> **TASK STATEMENT**
Only the lines from the first line of the records through the line containing "Notes on behaviour" belong in the answer. Copy them exactly.

==== EXTRACTED ENTRIES

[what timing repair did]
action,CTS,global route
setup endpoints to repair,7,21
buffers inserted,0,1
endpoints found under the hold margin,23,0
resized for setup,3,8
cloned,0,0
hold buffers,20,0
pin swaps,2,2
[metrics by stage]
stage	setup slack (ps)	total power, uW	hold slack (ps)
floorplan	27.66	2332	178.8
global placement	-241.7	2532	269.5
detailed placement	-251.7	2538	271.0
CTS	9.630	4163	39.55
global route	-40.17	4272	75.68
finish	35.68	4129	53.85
### src/core/bor_seq_defs.svh
// Notes on behaviour
// [RULE1] Supply dip drives a whole-device reset pulse
// [RULE2] Clock source follows select and mode fields
// [RULE3] Oscillator mode runs start-up timer, clock held
// [RULE4] With PLL, clock held until lock reads one
// [RULE5] Power-up delay runs alongside clock start-up
// [RULE6] Zero delay plus crystal uses fail-safe delay
// [RULE7] Dip flag in reset cause register bit 1
// [RULE8] Detection stays live in sleep and idle
// [RULE9] Dip flag cleared by zero write or power-on
`ifndef DIP_SEQ_DEFS_SVH
`define DIP_SEQ_DEFS_SVH

// ****************************************
// Timing
// ****************************************
`define CLK_PERIOD_PS 4000
`define RESET_PULSE_NS 40
`define RESET_PULSE_CYC ((`RESET_PULSE_NS * 1000 + `CLK_PERIOD_PS - 1) / `CLK_PERIOD_PS)
`define OSC_STARTUP_CYC 1024
`define POWER_UP_DELAY_US 64
`define FAILSAFE_DELAY_US 2
`define POWER_UP_DELAY_CYC ((`POWER_UP_DELAY_US * 1000000) / `CLK_PERIOD_PS)
`define FAILSAFE_DELAY_CYC ((`FAILSAFE_DELAY_US * 1000000) / `CLK_PERIOD_PS)

// ****************************************
// Register map
// ****************************************
`define REG_RESET_CAUSE 8'h00
`define REG_OSC_CONTROL 8'h04
`define REG_INT_STATUS 8'h08
`define REG_INT_CLEAR 8'h0C
`define REG_INT_ENABLE 8'h10

// ****************************************
// Fields
// ****************************************
`define CAUSE_DIP_BIT 1
`define CAUSE_DIP_LOW_POWER_BIT 3
`define OSC_LOCK_BIT 5
`define INT_DIP_BIT 0
`define INT_RELEASE_BIT 1
`define INT_WIDTH 2

// ****************************************
// Configuration encodings
// ****************************************
`define SEL_FRC_PLL 3'h1
`define SEL_PRIMARY 3'h2
`define SEL_PRIMARY_PLL 3'h3
`define MODE_XT 2'h1
`define MODE_HS 2'h2

`endif

### src/core/bor_seq_pkg.sv
package dip_seq_pkg;

    typedef enum logic [1:0] {
        ST_RUN,
        ST_PULSE,
        ST_WAIT
    } seq_state_e;

    typedef logic [15:0] reg_data_t;

endpackage : dip_seq_pkg

### src/core/brown_out_reset_sequencer.sv
`timescale 1ns/100ps
`include "bor_seq_defs.svh"

module brown_out_reset_sequencer #(
    parameter int POWER_UP_CYC = `POWER_UP_DELAY_CYC,
    parameter int FAILSAFE_CYC = `FAILSAFE_DELAY_CYC
) (
    input wire logic clk,
    input wire logic rst_b,
    input wire logic supply_low,
    input wire logic pll_locked,
    input wire logic low_power_mode,
    input wire logic [2:0] osc_select_cfg,
    input wire logic [1:0] primary_osc_mode_cfg,
    input wire logic power_up_timer_en,
    input wire logic [7:0] addr,
    input wire logic [15:0] wr_data,
    input wire logic wr_en,
    input wire logic rd_en,
    output logic [15:0] rd_data,
    output logic device_reset_b,
    output logic sys_clk_en,
    output logic [2:0] clk_source_sel,
    output logic osc_startup_en,
    output logic irq
);

    // ****************************************
    // Input synchronisers
    // ****************************************
    logic [8:0] sync_a;
    logic [8:0] sync_b;
    logic [8:0] next_sync_a;
    logic [8:0] next_sync_b;

    always_comb
    begin
        next_sync_a = {power_up_timer_en, primary_osc_mode_cfg, osc_select_cfg,
                       low_power_mode, pll_locked, supply_low};
        next_sync_b = sync_a;
    end

    always_ff @(posedge clk or negedge rst_b)
    begin
        if (!rst_b)
        begin
            sync_a <= 9'h000;
            sync_b <= 9'h000;
        end
        else
        begin
            sync_a <= next_sync_a;
            sync_b <= next_sync_b;
        end
    end

    logic dip;
    logic locked;
    logic in_low_power;
    logic [2:0] sel;
    logic [1:0] mode;
    logic pu_timer_on;

    assign dip = sync_b[0];
    assign locked = sync_b[1];
    assign in_low_power = sync_b[2];
    assign sel = sync_b[5:3];
    assign mode = sync_b[7:6];
    assign pu_timer_on = sync_b[8];

    // ****************************************
    // Clock source decode
    // ****************************************
    logic primary_sel;
    logic crystal;
    logic pll_used;

    // [RULE2] Decode source fields
    always_comb
    begin
        primary_sel = (sel == `SEL_PRIMARY) || (sel == `SEL_PRIMARY_PLL);
        crystal = primary_sel && ((mode == `MODE_XT) || (mode == `MODE_HS));
        pll_used = (sel == `SEL_FRC_PLL) || (sel == `SEL_PRIMARY_PLL);
    end

    // ****************************************
    // Reset sequence
    // ****************************************
    dip_seq_pkg::seq_state_e state;
    dip_seq_pkg::seq_state_e next_state;
    logic [31:0] delay_cnt;
    logic [31:0] next_delay_cnt;
    logic [31:0] osc_timer_cnt;
    logic [31:0] next_osc_timer_cnt;
    logic [31:0] pulse_cnt;
    logic [31:0] next_pulse_cnt;
    logic next_device_reset_b;
    logic next_sys_clk_en;
    logic [2:0] next_clk_source_sel;
    logic next_osc_startup_en;
    logic ev_dip;
    logic ev_release;
    logic clock_ready;

    always_comb
    begin
        next_state = state;
        next_delay_cnt = delay_cnt;
        next_osc_timer_cnt = osc_timer_cnt;
        next_pulse_cnt = pulse_cnt;
        next_device_reset_b = device_reset_b;
        next_sys_clk_en = sys_clk_en;
        next_clk_source_sel = clk_source_sel;
        next_osc_startup_en = osc_startup_en;
        ev_dip = 1'b0;
        ev_release = 1'b0;
        clock_ready = 1'b0;
        // [RULE8] Dip seen in any power mode
        if (dip && (state != dip_seq_pkg::ST_PULSE))
        begin
            // [RULE1] Enter reset pulse
            next_state = dip_seq_pkg::ST_PULSE;
            next_device_reset_b = 1'b0;
            next_sys_clk_en = 1'b0;
            next_osc_startup_en = 1'b0;
            next_pulse_cnt = 32'(`RESET_PULSE_CYC);
            ev_dip = 1'b1;
        end
        else
        begin
            unique case (state)
                dip_seq_pkg::ST_RUN:
                begin
                    next_device_reset_b = 1'b1;
                end
                dip_seq_pkg::ST_PULSE:
                begin
                    if (dip)
                    begin
                        next_pulse_cnt = 32'(`RESET_PULSE_CYC);
                    end
                    else if (pulse_cnt > 32'h1)
                    begin
                        next_pulse_cnt = pulse_cnt - 32'h1;
                    end
                    else
                    begin
                        next_state = dip_seq_pkg::ST_WAIT;
                        // [RULE2] Latch chosen source
                        next_clk_source_sel = sel;
                        // [RULE3] Start oscillator timer
                        next_osc_startup_en = crystal;
                        next_osc_timer_cnt = crystal ? 32'(`OSC_STARTUP_CYC) : 32'h0;
                        // [RULE6] Fail-safe delay choice
                        if (!pu_timer_on && crystal)
                        begin
                            next_delay_cnt = 32'(FAILSAFE_CYC);
                        end
                        // [RULE5] Power-up delay load
                        else if (pu_timer_on)
                        begin
                            next_delay_cnt = 32'(POWER_UP_CYC);
                        end
                        else
                        begin
                            next_delay_cnt = 32'h0;
                        end
                    end
                end
                dip_seq_pkg::ST_WAIT:
                begin
                    if (osc_timer_cnt != 32'h0)
                    begin
                        next_osc_timer_cnt = osc_timer_cnt - 32'h1;
                    end
                    if (delay_cnt != 32'h0)
                    begin
                        next_delay_cnt = delay_cnt - 32'h1;
                    end
                    // [RULE3] Hold clock for timer
                    // [RULE4] Hold clock for lock
                    clock_ready = (osc_timer_cnt == 32'h0) && (!pll_used || locked);
                    if (clock_ready)
                    begin
                        next_sys_clk_en = 1'b1;
                        next_osc_startup_en = 1'b0;
                    end
                    // [RULE5] Release after delay
                    if (clock_ready && (delay_cnt == 32'h0))
                    begin
                        next_state = dip_seq_pkg::ST_RUN;
                        next_device_reset_b = 1'b1;
                        ev_release = 1'b1;
                    end
                end
            endcase
        end
    end

    always_ff @(posedge clk or negedge rst_b)
    begin
        if (!rst_b)
        begin
            state <= dip_seq_pkg::ST_RUN;
            delay_cnt <= 32'h0;
            osc_timer_cnt <= 32'h0;
            pulse_cnt <= 32'h0;
            device_reset_b <= 1'b1;
            sys_clk_en <= 1'b1;
            clk_source_sel <= 3'h0;
            osc_startup_en <= 1'b0;
        end
        else
        begin
            state <= next_state;
            delay_cnt <= next_delay_cnt;
            osc_timer_cnt <= next_osc_timer_cnt;
            pulse_cnt <= next_pulse_cnt;
            device_reset_b <= next_device_reset_b;
            sys_clk_en <= next_sys_clk_en;
            clk_source_sel <= next_clk_source_sel;
            osc_startup_en <= next_osc_startup_en;
        end
    end

    // ****************************************
    // Registers and interrupt
    // ****************************************
    logic cause_dip;
    logic cause_dip_low_power;
    logic [`INT_WIDTH-1:0] int_status;
    logic [`INT_WIDTH-1:0] int_enable;
    logic next_cause_dip;
    logic next_cause_dip_low_power;
    logic [`INT_WIDTH-1:0] next_int_status;
    logic [`INT_WIDTH-1:0] next_int_enable;
    logic [`INT_WIDTH-1:0] int_events;
    logic [15:0] next_rd_data;
    logic next_irq;

    always_comb
    begin
        next_cause_dip = cause_dip;
        next_cause_dip_low_power = cause_dip_low_power;
        next_int_status = int_status;
        next_int_enable = int_enable;
        next_rd_data = 16'h0000;
        int_events = '0;
        int_events[`INT_DIP_BIT] = ev_dip;
        int_events[`INT_RELEASE_BIT] = ev_release;
        if (wr_en)
        begin
            unique case (addr)
                `REG_RESET_CAUSE:
                begin
                    // [RULE9] Cleared by zero write
                    if (!wr_data[`CAUSE_DIP_BIT])
                    begin
                        next_cause_dip = 1'b0;
                    end
                    if (!wr_data[`CAUSE_DIP_LOW_POWER_BIT])
                    begin
                        next_cause_dip_low_power = 1'b0;
                    end
                end
                `REG_INT_CLEAR:
                begin
                    next_int_status = int_status & ~wr_data[`INT_WIDTH-1:0];
                end
                `REG_INT_ENABLE:
                begin
                    next_int_enable = wr_data[`INT_WIDTH-1:0];
                end
                default:
                begin
                end
            endcase
        end
        // [RULE7] Set flag, set beats clear
        if (ev_dip)
        begin
            next_cause_dip = 1'b1;
            next_cause_dip_low_power = in_low_power;
        end
        next_int_status = next_int_status | int_events;
        if (rd_en)
        begin
            unique case (addr)
                `REG_RESET_CAUSE:
                begin
                    next_rd_data[`CAUSE_DIP_BIT] = cause_dip;
                    next_rd_data[`CAUSE_DIP_LOW_POWER_BIT] = cause_dip_low_power;
                end
                `REG_OSC_CONTROL:
                begin
                    next_rd_data[`OSC_LOCK_BIT] = locked;
                    next_rd_data[2:0] = clk_source_sel;
                end
                `REG_INT_STATUS:
                begin
                    next_rd_data[`INT_WIDTH-1:0] = int_status;
                end
                `REG_INT_ENABLE:
                begin
                    next_rd_data[`INT_WIDTH-1:0] = int_enable;
                end
                default:
                begin
                end
            endcase
        end
        next_irq = |(next_int_status & next_int_enable);
    end

    always_ff @(posedge clk or negedge rst_b)
    begin
        if (!rst_b)
        begin
            cause_dip <= 1'b0;
            cause_dip_low_power <= 1'b0;
            int_status <= '0;
            int_enable <= '0;
            rd_data <= 16'h0000;
            irq <= 1'b0;
        end
        else
        begin
            cause_dip <= next_cause_dip;
            cause_dip_low_power <= next_cause_dip_low_power;
            int_status <= next_int_status;
            int_enable <= next_int_enable;
            rd_data <= next_rd_data;
            irq <= next_irq;
        end
    end

endmodule : brown_out_reset_sequencer

### config.mk
export PLATFORM = sky130hd
export DESIGN_NAME = brown_out_reset_sequencer
export DESIGN_NICKNAME = d
export VERILOG_FILES = /design/src/core/bor_seq_pkg.sv /design/src/core/brown_out_reset_sequencer.sv
export VERILOG_INCLUDE_DIRS = /design/src /design/src/core
export SDC_FILE = /design/constraint.sdc
export NUM_CORES = 1
export LEC_CHECK = 0
export BUFFER_PORTS_ARGS = -buffer_cell sky130_fd_sc_hd__buf_4
export CAP_MARGIN = 30
export CORE_UTILIZATION = 30
export DETAILED_ROUTE_END_ITERATION = 8
export PLACE_DENSITY = 0.48
export SETUP_SLACK_MARGIN = 0.3
export SYNTH_ARGS = -nofsm -noshare
export SYNTH_HDL_FRONTEND = slang
export SYNTH_SLANG_ARGS = --single-unit
### constraint.sdc
create_clock -name clk -period 2.2 [get_ports clk]
set_input_delay 0.11 -clock clk [delete_from_list [all_inputs] [get_ports clk]]
set_output_delay 0.11 -clock clk [all_outputs]
set_load 0.01 [all_outputs]
Word level (Yosys, flattened, before mapping)
Index checks and enable logic that the tools add are counted.
Widths: inputs -> output; s select.
{"block": "op_classes", "add_sub_neg": 3, "mul": 0, "n_div": 0, "n_lt_le_gt_ge": 1, "n_eq_ne": 22, "shift": 0, "n_mux": 54, "n_bitwise": 7, "reduce_logical": 37}
{"op": "$mux 32", "count": 10}
{"op": "$pmux 32 s2", "count": 2}
{"op": "$sub 32x1->32 const B", "count": 3}
{"op": "$logic_not 32->1", "count": 2}
{"op": "$reduce_bool 32->1", "count": 2}
{"op": "$gt 32x1->1 const B", "count": 1}
{"op": "$mux 14", "count": 2}
{"op": "$mux 1", "count": 25}
{"op": "$eq 8x4->1 const B", "count": 2}
{"op": "$mux 2", "count": 8}
{"op": "$ne 3x3->1 const B", "count": 4}
{"op": "$reduce_and 4->1", "count": 3}
{"op": "$reduce_bool 2->1", "count": 6}
{"op": "$mux 11", "count": 1}
{"op": "$reduce_and 5->1", "count": 2}
{"op": "$reduce_bool 3->1", "count": 3}
{"op": "$eq 8x3->1 const B", "count": 1}
{"op": "$eq 8x5->1 const B", "count": 1}
{"op": "$logic_not 8->1", "count": 1}
{"op": "$ne 2x2->1 const B", "count": 4}
{"op": "$eq 3x2->1 const B", "count": 2}
{"op": "$ne 2x1->1 const B", "count": 3}
{"op": "$reduce_and 2->1", "count": 3}
{"op": "$reduce_and 3->1", "count": 2}
{"op": "17 further kinds", "count": 31}
{"block": "word_totals", "ff_bits": 134, "latch_bits": 0, "ram_bits": 0, "romBits": 0, "output_inout_bits": 23, "word_cells": 140, "memories": 0}

Logic depth before layout (Yosys ltp)
{"block": "depth", "ltp_word": 12, "depth_mapped": 10, "mapped_depth_nobuf": 8}

Worst setup path before layout
Ideal clock, no wire load.
{"block": "synth_timing", "path_kind": "register -> register", "startpoint": "reg delay_cnt[0]", "endpoint": "reg delay_cnt[18]", "arrival_time_ns": 2.372, "setup_slack_ns": -0.249, "stages_incl_launch_ff": 9, "synth_period_minus_slack_ns": 2.449, "path_cell_list": "dfrtp_1 inv_1 ha_1 or4b_2 or2_1 nor3_2 nand3_1 or3_1 a21oi_1"}
{"block": "synth_via", "elab_chain_len": 3, "word_cells_on_any_way": 6}
{"item": "from (decl)", "line": "brown_out_reset_sequencer.sv:91", "text": "logic [31:0] delay_cnt;"}
{"item": "from (signal assigned)", "line": "brown_out_reset_sequencer.sv:216", "text": "delay_cnt <= next_delay_cnt;"}
{"item": "$sub 32x1->32 or $reduce_bool 32->1 (tied branches)", "line": "brown_out_reset_sequencer.sv:178, brown_out_reset_sequencer.sv:176"}
{"item": "$mux 32 or $ne 2x2->1 (tied branches)"}
{"item": "$pmux 32 s2 or $reduce_and 5->1 (tied branches)"}
Several ways; a longest one is shown, not always the timed one. The select of a mux whose other input is x is not followed.
A chain may end at the register's enable or synchronous reset.

Worst setup path after layout
{"block": "layout_timing", "startpoint": "reg pulse_cnt[2]", "endpoint": "reg pulse_cnt[10]"}
{"block": "layout_via", "elab_chain_len": 5, "word_cells_on_any_way": 8}
{"item": "from (decl)", "line": "brown_out_reset_sequencer.sv:95", "text": "logic [31:0] pulse_cnt;"}
{"item": "from (signal assigned)", "line": "brown_out_reset_sequencer.sv:218", "text": "pulse_cnt <= next_pulse_cnt;"}
{"item": "$sub 32x1->32", "line": "brown_out_reset_sequencer.sv:144", "text": "next_pulse_cnt = pulse_cnt - 32'h1;"}
{"item": "$mux 32", "line": "brown_out_reset_sequencer.sv:142", "text": "else if (pulse_cnt > 32'h1)"}
{"item": "$mux 32", "line": "brown_out_reset_sequencer.sv:138", "text": "if (dip)"}
{"item": "$mux 32", "line": "brown_out_reset_sequencer.sv:131", "text": "unique case (state)"}
{"item": "$mux 32", "line": "brown_out_reset_sequencer.sv:119", "text": "if (dip && (state != dip_seq_pkg::ST_PULSE))"}
Several ways; a longest one is shown, not always the timed one. The select of a mux whose other input is x is not followed.

==> results.toml <==
[sta]
fin_skew_ns = 0.00793
period_needed_ns = 2.34
slew_viol_final = 0
fmax_ghz = 0.428
fin_tns_setup_ns = -5.27
rsz0062_at_grt = "yes"
hold_viol_final = 0
finalSetupViolCount = 81
relSlewSlack_pct = 51.4
layout_setup_ws_ns = -0.139
fin_crit_sh_pct = 106
worst_pin_slew_ns = 0.719

[yosys]
ys_async_sr_fraction_pct = 100
synthCells = 701
synthTopCellsByArea = "dfrtp_1 49%, nor2_1 5.2%, xor2_1 3.7%, xnor2_1 3.3%, nor3_1 2.6%"
syn_area_um2 = 6810
synth.distinct_cells = 63
yosysTopAreaCell = "dfrtp_1"
synth_seq_area_share_pct = 49.3
synth_top_area_share_pct = 48.5
ys_ff_latch = 134
synth.most_common_cell = "dfrtp_1"
synthTopCellsByCount = "132 x dfrtp_1, 95 x nor2_1, 44 x nand2_1"
syn_avg_cell_area_um2 = 9.71
synth_edf_count = 0
synth_top_flop_cell = "dfrtp_1"
ys_warn_count = 0

[route]
drt_iter0_markers = 316
ant_nets = 0
drt_wl_total_mm = 20.0
vias = 6154
vias_per_cell = 5.04
wire_per_inst_um = 16.4
dr.pass1.iters = 6
route.detailed.drc = 0

[worst_hold_path]
hold_path_end = "cause_dip"
hold_depth = 4
hold_class = "primary input to flip-flop"
hold_start = "wr_en"

[setup_path]
worstPathArrival_ns = 2.68
rrSetupSlack_ns = -0.14
reg2reg_to = "pulse_cnt[10]"
r2r_start = "pulse_cnt[2]"
crit_path_end_kind = "flip-flop"
cp.required_ns = 2.54
critPathKind = "flip-flop to flip-flop"
r2r_cells = 5
crit_fanout = 4
start_kind = "flip-flop"

[clocking]
cts_tree = "yes"
cts.root.buffer_cell = "clkbuf_16"
clkTransAtPathRegs_ns = 0.06
clock_latency_ns = 0.42
htreeDepth = 4
clock_path_buffers = 2
cts_sinks = 134
cts_buffers = 17

[global_route]
grt_pass1_vias = 6316
antenna_found_initial = 0
grt_start_max_net_pins = 52
grtUsageTotal_pct = 17.2
grt_pass1_wl_mm = 32.0
grt-ovfl-total = 0

[finish]
layout.nets = 971
utilization_pct = 49.0
antenna_cells = 0
drive_gt1_share_pct = 45.4
syn2layout_area_growth_pct = 58.5

[power_and_ir_drop]
pwr_density_cell_nw_per_um2 = 1070
vdd_drop_max_mv = 0.695
p_leak_nw = 4.76

[placement]
dp_slack_ns = -0.217
gp_congestion = 0.842
port_buffers = 35
hpwl_mm = 12.7

[flow_run]
cap_violations = 0

[floorplanning]
dieArea_um2 = 23300
die_y_um = 153
die_w_um = 153
rows = 54
pin_count = 60
start_util_pct = 30.9
core-area_um2 = 22000

[run_status]
violations = "negative setup slack"
status = "complete, but fails checks"
[layout by cell type, fill, tap and decap left out, drive strengths merged, types with 4 or more instances in the layout]
master       count
a31oi            5
conb            11
bufinv           6
buf            221
nand3           27
nand4b           4
or3             29
dlygate4sd3     14
xor2            29
nand2           44
and2             5
or4             22
or2              6
nor2            97
mux2i           15
nand4           14
a21oi           22
o31ai            5
nor2b            6
clkbuf          21
o211ai           7
nand3b           8
nor3            42
and3             6
nand2b          10
ha               6
xnor2           26
nor4            29
o21ai           24
dfrtp          132
inv             11
[critical path, cell delays in order (launching register included)]
cell,delay [ns]
dfrtp_1,0.38
or4_4,0.57
or3_4,0.37
or4_4,0.49
or3_1,0.32
a21oi_1,0.13
[how the worst max path moves through the flow]
stage,start,to,cells after the start
floorplan,osc_timer_cnt[14],osc_timer_cnt[26],7
global placement,osc_timer_cnt[27],device_reset_b,6
detailed placement,osc_timer_cnt[14],device_reset_b,6
CTS,osc_timer_cnt[14],device_reset_b,7
global route,osc_timer_cnt[14],osc_timer_cnt[27],7
finish,pulse_cnt[2],pulse_cnt[10],5
[power breakdown]
part | switching (W) | total [W] | internal, W | leakage, nW
clock | 0.00112 | 0.00332 | 0.00220 | 0.332
combinational | 0.00259 | 0.00523 | 0.00263 | 2.65
sequential | 0.000237 | 0.00301 | 0.00277 | 1.78
total | 0.00395 | 0.0116 | 0.00760 | 4.76
[per-layer routing]
metal  global-route usage [%]  part of all wire, %  vias to the layer above  routed length (um)
met1                     21.6                   45                     3085                9000
met2                     30.1                   51                       95               10200
met3                     2.87                  3.0                       12                 600
li1                         -                    -                     2962                   -
met4                     5.63                 0.86                        0                 172
met5                        0                    0                        -                   0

========

> **ANSWER SECTION**
[what timing repair did]
action,CTS,global route
setup endpoints to repair,7,21
buffers inserted,0,1
endpoints found under the hold margin,23,0
resized for setup,3,8
cloned,0,0
hold buffers,20,0
pin swaps,2,2
[metrics by stage]
stage	setup slack (ps)	total power, uW	hold slack (ps)
floorplan	27.66	2332	178.8
global placement	-241.7	2532	269.5
detailed placement	-251.7	2538	271.0
CTS	9.630	4163	39.55
global route	-40.17	4272	75.68
finish	35.68	4129	53.85
### src/core/bor_seq_defs.svh
// Notes on behaviour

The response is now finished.